Его нет. Море стало чёрным. Солнце исчезло. Нет всей этой красоты. Темно…
– Вадиииим!
– Девушка, девушка! Вам плохо? Вы так стонали.
Я заснула и проехала свою станцию.
Хватаюсь за телефон: "Ты жив?"
– Ты чего? Конечно, жив!
Ночью четырехлетняя Тоня кричит и зовёт папу. Днём на каждый шорох бегает к двери и смотрит, не пришел ли он. Просится в деревню. Я обещаю. Но как я поеду без Вадима? Там все – его руками. Все им дышит. Я не смогу.
Какая-то девочка в храме сказала Соне: «У твоего папы рак». У дочки нервный срыв, поднялась температура. Два дня не ходим в школу. Шестилетняя Дуня собралась навсегда в монастырь – молиться за папу, и чтобы у нас все было хорошо. А пока она сама научилась кормить Машу.
Маленькая Машенька, которая с рождения спала отдельно в кроватке, с того первого дня, как увезли мужа, просится ночами ко мне. Как чувствует. Жалеет. Греет меня своим солнечным бочком. И мне чуть легче.
Каждые пять минут звоню в больницу.
– Лучше?
– Нет.
– Но хотя бы не хуже?…
На стуле его рубашка. Как же меня раздражали эти его рубашки на стуле. Беру, прижимаю к лицу. Его запах. Такой родной. Хочу убрать в шкаф. Нет, пусть висит здесь. Как будто он дома.
Встречаю его из наркоза после операции и больше всего боюсь, что он не проснётся. Вечером с детьми мы читаем канон «Богородице».
Звонит Вадим: "Температура немного спала." Слава Богу! А потом опять полезла вверх.
Девять вечера… Какой-то врач посоветовал мужу поменять антибиотик. Но его надо покупать самим, он дорогой, есть не везде и только по рецепту.
В двадцать два тридцать я уже «ломлюсь» в больницу с этим антибиотиком. Как я его взяла без рецепта – не важно. Врач улыбнулся, строгая медсестра впервые назвала меня на «ты» и сказала что-то успокоительное.
Уходя, я прочитала на двери ординаторской: «Вадим Прищепа.

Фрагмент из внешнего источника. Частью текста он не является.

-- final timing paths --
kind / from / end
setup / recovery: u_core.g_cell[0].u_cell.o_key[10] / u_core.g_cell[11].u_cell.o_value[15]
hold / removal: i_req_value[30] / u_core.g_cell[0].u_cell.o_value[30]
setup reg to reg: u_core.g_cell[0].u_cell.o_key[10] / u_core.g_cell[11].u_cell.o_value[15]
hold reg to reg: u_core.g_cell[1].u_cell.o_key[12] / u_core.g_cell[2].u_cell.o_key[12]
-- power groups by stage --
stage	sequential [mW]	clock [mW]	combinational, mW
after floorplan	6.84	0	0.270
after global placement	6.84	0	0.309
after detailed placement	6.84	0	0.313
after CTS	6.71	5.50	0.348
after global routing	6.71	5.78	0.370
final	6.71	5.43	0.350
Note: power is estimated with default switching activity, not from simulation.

Тяжелый. Реанимационной бригаде быть готовой». Бетонная плита стала тяжелее…
Я разбегаюсь и бьюсь в закрытую дверь.
Суббота… Весь храм во главе с батюшками молятся о здравии болящего Вадима. А я даже не могу войти внутрь. Вижу алтарников и начинаю реветь. Там сейчас должен быть мой Вадим. Мой, мой Вадим! Почему они здесь, а его нет???
– Как твой-то? – спрашивает меня на выходе лежащая на траве пьяная бомжичка Наташка. – Мы все молимся.
– Все… Все молимся! – важно кивают ее «коллеги». – Ты ему передай, чтобы он не того… Чтобы уххх!!!!… И, не выдержав эмоций, один из бомжиков упал навзничь и захрапел.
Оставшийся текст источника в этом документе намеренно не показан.